--- src/rtl/core/assert_macros.svh ---
// ----------------------------------------------------------------------------
// Assertion macros
// Concurrent assertion shorthands shared by the RTL. Empty for synthesis.
// ----------------------------------------------------------------------------
`ifndef ASSERT_MACROS_SVH
`define ASSERT_MACROS_SVH

`ifndef SYNTHESIS

// Same-cycle implication, checked at every rising edge outside reset
`define ASSERT_IMPLY(lbl, ck, rs, ante, cons) \
  lbl: assert property (@(posedge ck) disable iff (rs) (ante) |-> (cons)) \
    else $error("same-cycle implication failed");

// Next-cycle implication, checked at every rising edge outside reset
`define ASSERT_NEXT(lbl, ck, rs, ante, cons) \
  lbl: assert property (@(posedge ck) disable iff (rs) (ante) |=> (cons)) \
    else $error("next-cycle implication failed");

`else

`define ASSERT_IMPLY(lbl, ck, rs, ante, cons)
`define ASSERT_NEXT(lbl, ck, rs, ante, cons)

`endif

`endif

--- src/rtl/core/msdp_pkg.sv ---
// ----------------------------------------------------------------------------
// msdp_pkg
// Types and constants of the masked-share dot product online block.
// ----------------------------------------------------------------------------
package msdp_pkg;

  localparam int WORD_W      = 64;
  localparam int HALF_W      = WORD_W / 2;
  localparam int PID_W       = 3;
  localparam int NUM_PARTIES = 5;
  localparam int NUM_OTHERS  = NUM_PARTIES - 1;
  localparam int SLOT_W      = $clog2(NUM_OTHERS);

  typedef logic [WORD_W-1:0] word_t;
  typedef logic [PID_W-1:0]  pid_t;

  // party identifiers
  localparam pid_t PID_1 = 3'd1;
  localparam pid_t PID_2 = 3'd2;
  localparam pid_t PID_3 = 3'd3;
  localparam pid_t PID_4 = 3'd4;
  localparam pid_t PID_5 = 3'd5;

  // result kinds
  localparam logic KIND_MSG   = 1'b0;
  localparam logic KIND_FINAL = 1'b1;

  typedef enum logic [1:0] {
    REQ_ELEM   = 2'd0,
    REQ_OFFSET = 2'd1,
    REQ_CLOSE  = 2'd2,
    REQ_RECV   = 2'd3
  } req_t;

  // control that travels alongside the product lanes
  typedef struct packed {
    logic  valid;
    req_t  req;
    word_t rx;
  } ctl_t;

  typedef struct packed {
    pid_t  dest;
    word_t value;
  } msg_t;

  // group of result words caused by one input word
  typedef struct packed {
    logic                        valid;
    logic                        kind;
    logic [SLOT_W-1:0]           last;
    msg_t [NUM_OTHERS-1:0]       msg;
    word_t                       addend;
  } bundle_t;

endpackage

--- src/rtl/core/msdp_out.sv ---
// ----------------------------------------------------------------------------
// msdp_out
// Output register holding one result group; hands its words out one per
// accepted transfer and stalls the pipeline until the group drains.
// ----------------------------------------------------------------------------
module msdp_out (
  input  logic                clk,
  input  logic                rst,
  input  msdp_pkg::bundle_t   pre,
  input  logic                out_ready,
  output logic                adv,
  output logic                out_valid,
  output logic                kind,
  output logic [2:0]          dest_party,
  output logic [2:0]          op_offset,
  output logic [63:0]         value,
  output logic                last_out
);
  import msdp_pkg::*;

  bundle_t           grp;
  bundle_t           grp_next;
  logic [SLOT_W-1:0] idx;
  logic              last_word;
  msg_t              cur;

  // Finish the final sum on the way into the output register
  always_comb begin
    grp_next              = pre;
    grp_next.msg[0].value = pre.msg[0].value + pre.addend;
    grp_next.addend       = '0;
  end

  assign last_word = (idx == grp.last);
  assign adv       = !grp.valid || (out_ready && last_word);
  assign cur       = grp.msg[idx];

  // Load a new group when the current one is done, else step through it
  always_ff @(posedge clk) begin
    if (rst) begin
      grp <= '0;
      idx <= '0;
    end else if (adv) begin
      grp <= grp_next;
      idx <= '0;
    end else if (out_ready) begin
      idx <= idx + SLOT_W'(1);
    end
  end

  assign out_valid  = grp.valid;
  assign kind       = grp.kind;
  assign dest_party = cur.dest;
  assign op_offset  = cur.dest - PID_1;
  assign value      = cur.value;
  assign last_out   = last_word;

endmodule

--- config.mk ---
export PLATFORM = sky130hd
export DESIGN_NAME = msdp_out
export DESIGN_NICKNAME = d
export VERILOG_FILES = /design/src/rtl/core/assert_macros.svh /design/src/rtl/core/msdp_pkg.sv /design/src/rtl/core/msdp_out.sv
export SDC_FILE = /design/constraint.sdc
export NUM_CORES = 1
export LEC_CHECK = 0
export BUFFER_PORTS_ARGS = -buffer_cell sky130_fd_sc_hd__buf_2
export CORE_ASPECT_RATIO = 1.1
export CORE_MARGIN = 2
export CORE_UTILIZATION = 48
export CTS_CLUSTER_DIAMETER = 80
export DETAILED_ROUTE_END_ITERATION = 8
export GPL_TIMING_DRIVEN = 0
export PLACE_DENSITY = 0.85
export RECOVER_POWER = 25
export SLEW_MARGIN = 20
export SYNTH_ARGS = -nofsm -noshare
export SYNTH_HDL_FRONTEND = slang
export SYNTH_SLANG_ARGS = --single-unit
export TNS_END_PERCENT = 30
--- constraint.sdc ---
create_clock -name clk -period 2.9 [get_ports clk]
set_clock_uncertainty 0.15 [all_clocks]
set_input_delay 0.435 -clock clk [delete_from_list [all_inputs] [get_ports clk]]
set_output_delay 0.435 -clock clk [all_outputs]
set_load 0.005 [all_outputs]
-- Yosys cells after proc, flatten, opt, wreduce, memory -nomap -nowiden
Cells that the tools add are included.
W data, S select, Z words.
- equal/unequal tests: 1
- $add $sub $neg: 3
- multiplexer cells: 2
- magnitude comparators: 1
- reduce and logical (&&, ||, !) cells: 4
- operators with widths (kind ; number):
    $bmux W67 S2 ; 1
    $mux W67 ; 1
    $add A64 B64 Y64 ; 1
    $lt A2 B3 Y1 const B ; 1
    $sub A3 B1 Y3 const B ; 1
    $add A2 B1 Y2 const B ; 1
    $eq A2 B2 Y1 ; 1
    $reduce_or A2 Y1 ; 1
    $logic_and A1 B1 Y1 ; 1
    $logic_not A1 Y1 ; 1
    $logic_or A1 B1 Y1 ; 1
- word-level logic and storage cells: 23
- register bits after elaboration: 274

-- Logic depth before layout (Yosys ltp)
Gate-level depths: netlist (run 1).
- depth after elaboration: 4
- mapped depth: 12
- mapped depth without buffers: 12

-- Least setup slack after synthesis (run 1)
No wires, ideal clock.
- kind: input to register
- start point: input pre[0] (netlist name)
- end point: register grp[124] (netlist name)
- cell stages on the path: 12
- slack: -220 ps
- path buffers: 0
- data arrival time: 2836 ps
- cells stage by stage: ha_1 > fa_1 > a21oi_1 > o211ai_1 > a21oi_1 > o21ai_2 > a31oi_2 > o41ai_4 > a211oi_2 > nor2_1 > a41oi_1 > a211oi_1
- word-level cells in the longest chain between the ends: 1
- ends and longest elaborated chain (item ; line ; RTL):
    from (decl) ; msdp_out.sv:9 ; input msdp_pkg::bundle_t pre,
    $add A64 B64 Y64 ; msdp_out.sv:30 ; grp_next.msg[0].value = pre.msg[0].value + pre.addend;
    to (signal assigned) ; msdp_out.sv:44 ; grp <= grp_next;
    to (decl) ; msdp_out.sv:21 ; bundle_t grp;
No other way between the ends.
A chain may end at the register's enable or synchronous reset.

-- Worst setup path in the final report (run 1)
- start point: register idx[0]
- end point: output adv
- word-level cells in the longest chain between the ends: 3
- ends and longest elaborated chain (item ; line ; RTL):
    from (decl) ; msdp_out.sv:23 ; logic [SLOT_W-1:0] idx;
    from (signal assigned) ; msdp_out.sv:47 ; idx <= idx + SLOT_W'(1);
    $eq A2 B2 Y1 ; msdp_out.sv:34 ; assign last_word = (idx == grp.last);
    $logic_and A1 B1 Y1 ; msdp_out.sv:35 ; assign adv = !grp.valid || (out_ready && last_word);
    $logic_or A1 B1 Y1 ; msdp_out.sv:35 ;
    to (decl) ; msdp_out.sv:11 ; output logic adv,
No other way between the ends.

**Task prompt**
In the material above, show every line where the word "that" turns up.

**Response to this task**
  // control that travels alongside the product lanes
Cells that the tools add are included.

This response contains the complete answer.